CPA increases membrane localization of E-cadherin, β-catenin, and Na+K+ ATPase. (A) Representative immunoblots of cellular fractions from confluent HEC-1-A cells treated with DMSO (0.001%) or 10 μM CPA in hypoxia (1% O2, 5% CO2) for 36 hours. Graph shows densitometric data from 2 independent experiments. DMSO no. 1 and DMSO no. 2 and CPA no. 1 and CPA no. 2 represent independent replicates in a single experiment. Data are expressed as the mean ± SEM. *P < 0.05; unpaired 2-tailed t test. AKT confirmed the purity of membrane fractions. (B–D) E-cadherin, β-catenin, and Na+K+ ATPase immunofluorescence showed increased membrane expression in HEC-1-A cells treated with 10 μM CPA in hypoxia (1% O2, 5% CO2) for 36 hours. Scale bars: 20 μm.
Loss of CD73-generated adenosine promotes migration and invasion. We have shown that high-grade and advanced-stage endometrial carcinomas are associated with loss of CD73 and that CD73 is essential for protecting epithelial integrity (inducing the re-formation of cell-cell adhesions). We hypothesized that inhibition of CD73 in well-differentiated endometrial carcinoma cells would promote cellular migration and invasion in vitro. We found that CD73 siRNA increased HEC-1-B cell migration and invasion by approximately 60% (Table 1) and HEC-1-A migration by approximately 80% (Table 1). HEC-1-A cells did not invade under 1% O2, 5% CO2 hypoxic conditions. Similarly, treatment of cells with the CD73 inhibitor AoPCP increased HEC-1-B cell migration and invasion by approximately 70% (Table 1), indicating that endometrial carcinoma cell migration and invasion is dependent on the loss of CD73-generated adenosine. We observed that AoPCP increased HEC-1-A cell migration by approximately 130% (Table 1). CD73 siRNA efficiency was approximately 90% (Supplemental Figure 16A), and AoPCP efficiencies for HEC-1-A and HEC-1-B cells are shown in Supplemental Figure 16B. We found that NECA reversed the effects of CD73 siRNA and AoPCP treatment (Table 1). Representative images are shown in Supplemental Figure 17.

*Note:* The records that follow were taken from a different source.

**src/rtl/fifo_pkg.sv**
```systemverilog
// Shared constants and helpers for the FIFO read-side stream adapter.
package fifo_pkg;

    localparam int DEF_WIDTH = 8;
    localparam int DEF_CNT_W = 16;
    localparam int OUT_DEPTH = 2;
    localparam int OCC_W     = $clog2(OUT_DEPTH + 1);

    typedef logic [OCC_W-1:0] occ_t;

    // A new read may be issued only if the words already owned by the adapter
    // (buffered plus in flight, less the one leaving this cycle) leave room for it.
    function automatic logic issue_ok(input occ_t occ, input logic inflight, input logic pop);
        logic [OCC_W:0] pending;
        pending = {1'b0, occ} + {{OCC_W{1'b0}}, inflight} - {{OCC_W{1'b0}}, pop};
        return pending <= (OCC_W + 1)'(OUT_DEPTH - 1);
    endfunction

endpackage

```
**src/rtl/stream_buf2.sv**
```systemverilog
// Two-entry register buffer: head drives the stream, tail absorbs one extra word.
module stream_buf2
    import fifo_pkg::*;
#(
    parameter int WIDTH = DEF_WIDTH
) (
    input  logic             clk,
    input  logic             rst,
    input  logic             flush,
    input  logic             push,
    input  logic [WIDTH-1:0] push_data,
    input  logic             pop,
    output occ_t             occ,
    output logic             m_valid,
    output logic [WIDTH-1:0] m_data
);

    occ_t             occ_q, occ_d;
    logic [WIDTH-1:0] head_q, head_d;
    logic [WIDTH-1:0] tail_q, tail_d;

    // Next-state of the buffer for every push/pop combination; flush empties it.
    always_comb begin
        occ_d  = occ_q;
        head_d = head_q;
        tail_d = tail_q;
        case ({push, pop})
            2'b10: begin
                if (occ_q == '0) head_d = push_data;
                else             tail_d = push_data;
                occ_d = occ_q + 1'b1;
            end
            2'b01: begin
                head_d = tail_q;
                occ_d  = occ_q - 1'b1;
            end
            2'b11: begin
                // Head leaves; the next word in line takes its place, count is unchanged.
                if (occ_q == occ_t'(OUT_DEPTH)) begin
                    head_d = tail_q;
                    tail_d = push_data;
                end else begin
                    head_d = push_data;
                end
            end
            default: ;
        endcase
        if (flush) occ_d = '0;
    end

    // Occupancy and head register; head resets so the stream output starts at zero.
    always_ff @(posedge clk) begin
        if (rst) begin
            occ_q  <= '0;
            head_q <= '0;
        end else begin
            occ_q  <= occ_d;
            head_q <= head_d;
        end
    end

    // Tail holds data only; it is never visible while empty, so it needs no reset.
    always_ff @(posedge clk) begin
        tail_q <= tail_d;
    end

    assign occ     = occ_q;
    assign m_valid = (occ_q != '0);
    assign m_data  = head_q;

endmodule

```
**src/rtl/fifo_rd_stream.sv**
```systemverilog
// Read-side adapter: turns the one-cycle-latency FIFO read port into a valid/ready stream.
module fifo_rd_stream
    import fifo_pkg::*;
#(
    parameter int WIDTH = DEF_WIDTH,
    parameter int CNT_W = DEF_CNT_W
) (
    input  logic             clk,
    input  logic             rst,
    input  logic             rempty,
    output logic             rinc,
    input  logic [WIDTH-1:0] rdata,
    input  logic             flush,
    output logic             m_valid,
    input  logic             m_ready,
    output logic [WIDTH-1:0] m_data,
    output logic [CNT_W-1:0] xfer_cnt
);

    logic             inflight_q, inflight_d;
    logic [CNT_W-1:0] xfer_cnt_q, xfer_cnt_d;
    occ_t             occ;
    logic             pop;
    logic             push;

    assign pop = m_valid & m_ready;

    // Read issue, in-flight tracking and delivery counting.
    always_comb begin
        rinc       = !rempty && !flush && !rst && issue_ok(occ, inflight_q, pop);
        inflight_d = rinc;
        // A word landing on rdata during a flush is dropped rather than buffered.
        push       = inflight_q && !flush;
        xfer_cnt_d = xfer_cnt_q + CNT_W'(pop);
    end

    // Control registers; flush clears inflight through rinc, only reset clears the counter.
    always_ff @(posedge clk) begin
        if (rst) begin
            inflight_q <= 1'b0;
            xfer_cnt_q <= '0;
        end else begin
            inflight_q <= inflight_d;
            xfer_cnt_q <= xfer_cnt_d;
        end
    end

    stream_buf2 #(
        .WIDTH(WIDTH)
    ) u_buf (
        .clk      (clk),
        .rst      (rst),
        .flush    (flush),
        .push     (push),
        .push_data(rdata),
        .pop      (pop),
        .occ      (occ),
        .m_valid  (m_valid),
        .m_data   (m_data)
    );

    assign xfer_cnt = xfer_cnt_q;

endmodule
```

In the present study, we explored the effects of loss of CD73 in endometrial carcinoma. We showed that CD73-generated adenosine protects epithelial integrity in normal endometrium, that this physiological reflex is intact in early-stage endometrial carcinomas, and that loss of CD73 is associated with tumor progression. Additionally, we showed that CD73-generated adenosine protects epithelial integrity via adenosine receptor–mediated actin polymerization, which specifically involves A1R (Figure 12).

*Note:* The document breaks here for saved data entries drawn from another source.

File: src/rtl/dtw_pkg.sv
// Shared definitions for the DTW template fetch path: FSM encoding,
// parameter defaults and the FIFO entry layout {tmpl_id, last, data}.
package dtw_pkg;

    typedef enum logic [1:0] {
        ST_IDLE  = 2'd0,
        ST_FETCH = 2'd1,
        ST_DRAIN = 2'd2,
        ST_DONE  = 2'd3
    } state_t;

    localparam int unsigned LEN_DEF   = 20;
    localparam int unsigned NTMPL_DEF = 10;
    localparam int unsigned BASE_DEF  = 0;
    localparam int unsigned AW_DEF    = 10;
    localparam int unsigned DW_DEF    = 32;

    // Counter width for a range of n values, never narrower than one bit.
    function automatic int unsigned cnt_w(input int unsigned n);
        return (n > 1) ? $clog2(n) : 1;
    endfunction

    // FIFO entry is packed as {tmpl_id, last, data}.
    function automatic int unsigned entry_w(input int unsigned tw, input int unsigned dw);
        return tw + 1 + dw;
    endfunction

endpackage

File: src/rtl/dtw_fetch_fifo.sv
// Two-entry output FIFO with a registered head; the head register feeds
// the datapath directly so output fields are stable while stalled.
module dtw_fetch_fifo #(
    parameter int unsigned W = 37
) (
    input  logic         i_clk,
    input  logic         i_nrst,
    input  logic         i_clr,
    input  logic         i_push,
    input  logic         i_pop,
    input  logic [W-1:0] i_din,
    output logic [W-1:0] o_dout,
    output logic [1:0]   o_count
);

    logic [W-1:0] r_head;
    logic [W-1:0] r_tail;
    logic [1:0]   r_count;
    logic         w_pop;
    logic         w_push;

    assign w_pop  = i_pop && (r_count != 2'd0);
    assign w_push = i_push && (w_pop || (r_count != 2'd2));

    always_ff @(posedge i_clk or negedge i_nrst) begin
        if (!i_nrst) begin
            r_head  <= '0;
            r_tail  <= '0;
            r_count <= '0;
        end else if (i_clr) begin
            r_head  <= '0;
            r_count <= '0;
        end else begin
            case ({w_push, w_pop})
                2'b10: begin
                    if (r_count == 2'd0) r_head <= i_din;
                    else                 r_tail <= i_din;
                    r_count <= r_count + 2'd1;
                end
                2'b01: begin
                    r_head  <= r_tail;
                    r_count <= r_count - 2'd1;
                end
                2'b11: begin
                    // Occupancy unchanged; the new word goes behind whatever remains.
                    if (r_count == 2'd1) begin
                        r_head <= i_din;
                    end else begin
                        r_head <= r_tail;
                        r_tail <= i_din;
                    end
                end
                default: ;
            endcase
        end
    end

    assign o_dout  = r_head;
    assign o_count = r_count;

endmodule

File: src/rtl/dtw_tmpl_fetch.sv
// Template fetch sequencer: reads one template or a sweep of templates from
// the shared template memory and streams the words to the DTW datapath.
module dtw_tmpl_fetch
    import dtw_pkg::*;
#(
    parameter  int unsigned LEN   = LEN_DEF,
    parameter  int unsigned NTMPL = NTMPL_DEF,
    parameter  int unsigned BASE  = BASE_DEF,
    parameter  int unsigned AW    = AW_DEF,
    parameter  int unsigned DW    = DW_DEF,
    localparam int unsigned TW    = cnt_w(NTMPL)
) (
    input  logic          i_clk,
    input  logic          i_nrst,
    input  logic          i_start,
    input  logic          i_sweep,
    input  logic [TW-1:0] i_tmpl_idx,
    input  logic          i_abort,
    output logic [AW-1:0] o_mem_addr,
    output logic          o_mem_CS,
    output logic          o_mem_WR,
    input  logic [DW-1:0] i_mem_rdata,
    output logic [DW-1:0] o_data,
    output logic [TW-1:0] o_tmpl_id,
    output logic          o_last,
    output logic          o_valid,
    input  logic          i_ready,
    output logic          o_busy,
    output logic          o_done,
    output logic          o_err
);

    localparam int unsigned    WW      = cnt_w(LEN);
    localparam int unsigned    EW      = entry_w(TW, DW);
    localparam logic [TW-1:0]  LAST_T  = TW'(NTMPL - 1);
    localparam logic [WW-1:0]  LAST_W  = WW'(LEN - 1);
    localparam logic [TW:0]    NTMPL_V = (TW + 1)'(NTMPL);
    localparam logic [AW-1:0]  BASE_A  = AW'(BASE);
    localparam logic [AW-1:0]  LEN_A   = AW'(LEN);

    state_t        r_state;
    logic [WW-1:0] r_word;
    logic [TW-1:0] r_tmpl;
    logic          r_sweep;
    logic          r_inflight;
    logic [TW-1:0] r_inf_tmpl;
    logic          r_inf_last;
    logic [AW-1:0] r_addr;
    logic          r_err;

    logic [1:0]    w_count;
    logic [EW-1:0] w_head;
    logic          w_pop;
    logic          w_credit;
    logic          w_issue;
    logic [AW-1:0] w_addr;
    logic          w_word_last;
    logic          w_final;
    logic          w_start_ok;
    logic          w_last_xfer;
    logic          w_flush;

    assign w_pop       = o_valid && i_ready;
    // A read is issued only if the word it returns is guaranteed a FIFO slot.
    assign w_credit    = ({1'b0, w_count} + {2'b00, r_inflight}) < (3'd2 + {2'b00, w_pop});
    assign w_issue     = (r_state == ST_FETCH) && !i_abort && w_credit;
    assign w_addr      = BASE_A + AW'(r_tmpl) * LEN_A + AW'(r_word);
    assign w_word_last = (r_word == LAST_W);
    assign w_final     = w_word_last && (!r_sweep || (r_tmpl == LAST_T));
    assign w_start_ok  = ({1'b0, i_tmpl_idx} < NTMPL_V);
    assign w_last_xfer = w_pop && (w_count == 2'd1) && !r_inflight;
    assign w_flush     = i_abort && (r_state != ST_IDLE);

    always_ff @(posedge i_clk or negedge i_nrst) begin
        if (!i_nrst) begin
            r_state    <= ST_IDLE;
            r_word     <= '0;
            r_tmpl     <= '0;
            r_sweep    <= 1'b0;
            r_inflight <= 1'b0;
            r_inf_tmpl <= '0;
            r_inf_last <= 1'b0;
            r_addr     <= '0;
            r_err      <= 1'b0;
        end else begin
            r_err      <= 1'b0;
            r_inflight <= w_issue;
            if (w_issue) begin
                r_addr     <= w_addr;
                r_inf_tmpl <= r_tmpl;
                r_inf_last <= w_word_last;
                if (w_word_last) begin
                    r_word <= '0;
                    if (!w_final) r_tmpl <= r_tmpl + TW'(1);
                end else begin
                    r_word <= r_word + WW'(1);
                end
            end
            case (r_state)
                ST_IDLE: begin
                    if (i_start && !i_abort) begin
                        if (w_start_ok) begin
                            r_state <= ST_FETCH;
                            r_word  <= '0;
                            r_tmpl  <= i_tmpl_idx;
                            r_sweep <= i_sweep;
                        end else begin
                            r_err <= 1'b1;
                        end
                    end
                end
                ST_FETCH: begin
                    if (i_abort)                   r_state <= ST_IDLE;
                    else if (w_issue && w_final)   r_state <= ST_DRAIN;
                end
                ST_DRAIN: begin
                    if (i_abort)                   r_state <= ST_IDLE;
                    else if (w_last_xfer)          r_state <= ST_DONE;
                end
                ST_DONE: r_state <= ST_IDLE;
                default: r_state <= ST_IDLE;
            endcase
        end
    end

    dtw_fetch_fifo #(
        .W (EW)
    ) u_fifo (
        .i_clk   (i_clk),
        .i_nrst  (i_nrst),
        .i_clr   (w_flush),
        .i_push  (r_inflight),
        .i_pop   (w_pop),
        .i_din   ({r_inf_tmpl, r_inf_last, i_mem_rdata}),
        .o_dout  (w_head),
        .o_count (w_count)
    );

    // Completion-only cycles keep the previous address on the bus.
    assign o_mem_addr = w_issue ? w_addr : r_addr;
    assign o_mem_CS   = !(w_issue || r_inflight);
    assign o_mem_WR   = 1'b0;

    assign {o_tmpl_id, o_last, o_data} = w_head;
    assign o_valid = (w_count != 2'd0);
    assign o_busy  = (r_state != ST_IDLE);
    assign o_done  = (r_state == ST_DONE);
    assign o_err   = r_err;

endmodule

CD73-generated adenosine in endometrial carcinoma. Early-stage, well-differentiated endometrial carcinomas express high levels of CD73. Hypoxia weakens cell-cell adhesions and increases adenine nucleotides at the cell surface, supporting the generation of extracellular adenosine (Ado) by CD73. Extracellular adenosine activates A1R, inducing actin polymerization, increasing circumferential cortical actin, and extending cell-cell filopodia. A1R induces actin polymerization involving CDC42 and its conformational change of the ARP2/3 actin polymerization complex member N-WASP. Intercellular adhesion proteins E-cadherin and β-catenin increase at the membrane. Collectively, CD73-generated adenosine induces a physiological reflex to protect epithelial integrity. Downregulation of CD73 negates this reflex, promoting tumor cell migration and invasion.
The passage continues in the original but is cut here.